What you are asked to do: Identify each line in the records below that contains the word "typedef", and copy it.

Provided records:
┄┄┄┄┄┄

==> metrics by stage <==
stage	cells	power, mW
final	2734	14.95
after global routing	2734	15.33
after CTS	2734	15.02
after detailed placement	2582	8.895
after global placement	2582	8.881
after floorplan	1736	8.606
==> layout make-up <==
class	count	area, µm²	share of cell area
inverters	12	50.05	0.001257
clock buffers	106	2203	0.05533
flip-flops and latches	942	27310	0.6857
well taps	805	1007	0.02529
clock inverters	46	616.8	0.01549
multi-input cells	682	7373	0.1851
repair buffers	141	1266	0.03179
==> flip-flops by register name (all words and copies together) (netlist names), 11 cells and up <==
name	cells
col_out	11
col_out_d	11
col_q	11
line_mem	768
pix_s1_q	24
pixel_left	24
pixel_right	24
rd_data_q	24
### config.mk
export PLATFORM = sky130hd
export DESIGN_NAME = bus_arbiter
export DESIGN_NICKNAME = d
export VERILOG_FILES = /design/src/rtl/bus_arbiter_pkg.sv /design/src/rtl/rr_arbiter_2.sv /design/src/rtl/bus_arbiter.sv
export SDC_FILE = /design/constraint.sdc
export NUM_CORES = 1
export LEC_CHECK = 0
export ABC_CLOCK_PERIOD_IN_PS = 1900
export CORE_AREA = 5 5 129 131
export CTS_CLUSTER_DIAMETER = 150
export CTS_CLUSTER_SIZE = 12
export DETAILED_ROUTE_END_ITERATION = 16
export DIE_AREA = 0 0 134 136
export GPL_TIMING_DRIVEN = 0
export PLACE_DENSITY_LB_ADDON = 0.3
export SLEW_MARGIN = 20
export SYNTH_ARGS = -nofsm -noshare
export SYNTH_HDL_FRONTEND = slang
export SYNTH_SLANG_ARGS = --single-unit
### constraint.sdc
create_clock -name clk -period 1.9 [get_ports clk]
set_input_delay 0.38 -clock clk [delete_from_list [all_inputs] [get_ports clk]]
set_output_delay 0.38 -clock clk [all_outputs]
set_load 0.1 [all_outputs]
### src/rtl/bus_arbiter_pkg.sv
// Shared types and defaults for the two-requester memory bus arbiter.
// Requester indices map A to 0 and B to 1 throughout the design.
package bus_arbiter_pkg;

    typedef enum logic [1:0] {
        ST_IDLE    = 2'b00,
        ST_ACCESS  = 2'b01,
        ST_RELEASE = 2'b10
    } arb_state_t;

    localparam int DEF_ADDR_W  = 32;
    localparam int DEF_DATA_W  = 32;
    localparam int DEF_TIMEOUT = 15;

    localparam int REQ_A = 0;
    localparam int REQ_B = 1;

    // A disabled timeout (0) still needs a 1-bit counter to keep widths legal.
    function automatic int cnt_width(input int timeout);
        return (timeout < 1) ? 1 : $clog2(timeout + 1);
    endfunction

endpackage

### src/rtl/rr_arbiter_2.sv
// Combinational two-way round-robin grant: on a tie the requester not served last wins.
module rr_arbiter_2
    import bus_arbiter_pkg::*;
(
    input  logic       i_req_a,
    input  logic       i_req_b,
    input  logic       i_last_b,
    output logic [1:0] o_grant
);

    always_comb begin
        o_grant = 2'b00;
        if (i_req_a && i_req_b) begin
            o_grant[REQ_A] = i_last_b;
            o_grant[REQ_B] = !i_last_b;
        end else if (i_req_a) begin
            o_grant[REQ_A] = 1'b1;
        end else if (i_req_b) begin
            o_grant[REQ_B] = 1'b1;
        end
    end

endmodule
## src/rtl/hazard_forward_unit.sv

```systemverilog
`default_nettype none
// ============================================================================
// Module   : hazard_forward_unit
// Brief    : EX-stage forwarding selects plus load-use stall / flush control.
//            Optional macro HFU_ID_BYPASS_EN adds id_bypass_a / id_bypass_b.
// Revision : 1.0
// ============================================================================
module hazard_forward_unit #(
  parameter int REG_ADDR_W     = 5,
  parameter int LOAD_USE_STALL = 1
) (
  input  logic                  clk,
  input  logic                  rst_n,
  input  logic                  id_valid,
  input  logic [REG_ADDR_W-1:0] id_rs1,
  input  logic [REG_ADDR_W-1:0] id_rs2,
  input  logic                  id_uses_rs1,
  input  logic                  id_uses_rs2,
  input  logic [REG_ADDR_W-1:0] id_rd,
  input  logic                  id_reg_write,
  input  logic                  id_mem_read,
  input  logic                  ex_branch_taken,
  output logic [1:0]            ForwardA,
  output logic [1:0]            ForwardB,
  output logic                  pc_write,
  output logic                  if_id_write,
  output logic                  id_ex_bubble,
  output logic                  if_id_flush
`ifdef HFU_ID_BYPASS_EN
  ,
  output logic                  id_bypass_a,
  output logic                  id_bypass_b
`endif
);

  typedef struct packed {
    logic                  valid;
    logic                  reg_write;
    logic                  mem_read;
    logic [REG_ADDR_W-1:0] rd;
  } stage_t;

  localparam logic [1:0] c_fwd_rf     = 2'b00;
  localparam logic [1:0] c_fwd_wb     = 2'b01;
  localparam logic [1:0] c_fwd_mem    = 2'b10;
  localparam logic [1:0] c_stall_load = 2'(LOAD_USE_STALL - 1);
  localparam stage_t     c_bubble     = '0;

  function automatic logic f_match(input stage_t s, input logic [REG_ADDR_W-1:0] r);
    return s.valid & s.reg_write & (s.rd != '0) & (s.rd == r);
  endfunction

  stage_t     r_ex, r_mem, r_wb;
  logic [1:0] r_stall_cnt;
  logic [1:0] r_fwd_a, r_fwd_b;

  stage_t     w_id_stage;
  logic       w_ex_rs1, w_ex_rs2, w_mem_rs1, w_mem_rs2;
  logic       w_load_use, w_stall, w_advance;
  logic [1:0] w_fwd_a_nxt, w_fwd_b_nxt;
  logic       w_shadow_unused;

  assign w_id_stage = '{valid: 1'b1, reg_write: id_reg_write,
                        mem_read: id_mem_read, rd: id_rd};

  assign w_ex_rs1  = f_match(r_ex,  id_rs1);
  assign w_ex_rs2  = f_match(r_ex,  id_rs2);
  assign w_mem_rs1 = f_match(r_mem, id_rs1);
  assign w_mem_rs2 = f_match(r_mem, id_rs2);

  assign w_load_use = id_valid & r_ex.valid & r_ex.mem_read & (r_ex.rd != '0) &
                      ((id_uses_rs1 & (id_rs1 == r_ex.rd)) |
                       (id_uses_rs2 & (id_rs2 == r_ex.rd)));

  // A taken branch makes the stalled ID instruction wrong-path, so it wins.
  assign w_stall   = (w_load_use | (r_stall_cnt != 2'd0)) & ~ex_branch_taken;
  assign w_advance = id_valid & ~w_stall & ~ex_branch_taken;

  // The ex shadow becomes EX/MEM and mem becomes MEM/WB once ID reaches EX.
  assign w_fwd_a_nxt = !id_uses_rs1 ? c_fwd_rf  :
                       w_ex_rs1     ? c_fwd_mem :
                       w_mem_rs1    ? c_fwd_wb  : c_fwd_rf;
  assign w_fwd_b_nxt = !id_uses_rs2 ? c_fwd_rf  :
                       w_ex_rs2     ? c_fwd_mem :
                       w_mem_rs2    ? c_fwd_wb  : c_fwd_rf;

  always_ff @(posedge clk) begin
    if (!rst_n) begin
      r_ex        <= c_bubble;
      r_mem       <= c_bubble;
      r_wb        <= c_bubble;
      r_stall_cnt <= 2'd0;
      r_fwd_a     <= c_fwd_rf;
      r_fwd_b     <= c_fwd_rf;
    end else begin
      r_wb    <= r_mem;
      r_mem   <= r_ex;
      r_ex    <= w_advance ? w_id_stage  : c_bubble;
      r_fwd_a <= w_advance ? w_fwd_a_nxt : c_fwd_rf;
      r_fwd_b <= w_advance ? w_fwd_b_nxt : c_fwd_rf;
      if (ex_branch_taken) begin
        r_stall_cnt <= 2'd0;
      end else if (r_stall_cnt != 2'd0) begin
        r_stall_cnt <= r_stall_cnt - 2'd1;
      end else if (w_load_use) begin
        r_stall_cnt <= c_stall_load;
      end
    end
  end

  assign ForwardA     = r_fwd_a;
  assign ForwardB     = r_fwd_b;
  assign pc_write     = ~w_stall;
  assign if_id_write  = ~w_stall;
  assign id_ex_bubble = w_stall | ex_branch_taken;
  assign if_id_flush  = ex_branch_taken;

`ifdef HFU_ID_BYPASS_EN
  // Only the oldest producer needs an ID-side bypass; younger ones forward in EX.
  assign id_bypass_a = f_match(r_wb, id_rs1) & ~w_ex_rs1 & ~w_mem_rs1;
  assign id_bypass_b = f_match(r_wb, id_rs2) & ~w_ex_rs2 & ~w_mem_rs2;
`else
`endif

  assign w_shadow_unused = ^{r_mem.mem_read, r_wb};

endmodule
`default_nettype wire
```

┄┄┄┄┄┄

Solution:
    typedef enum logic [1:0] {
  typedef struct packed {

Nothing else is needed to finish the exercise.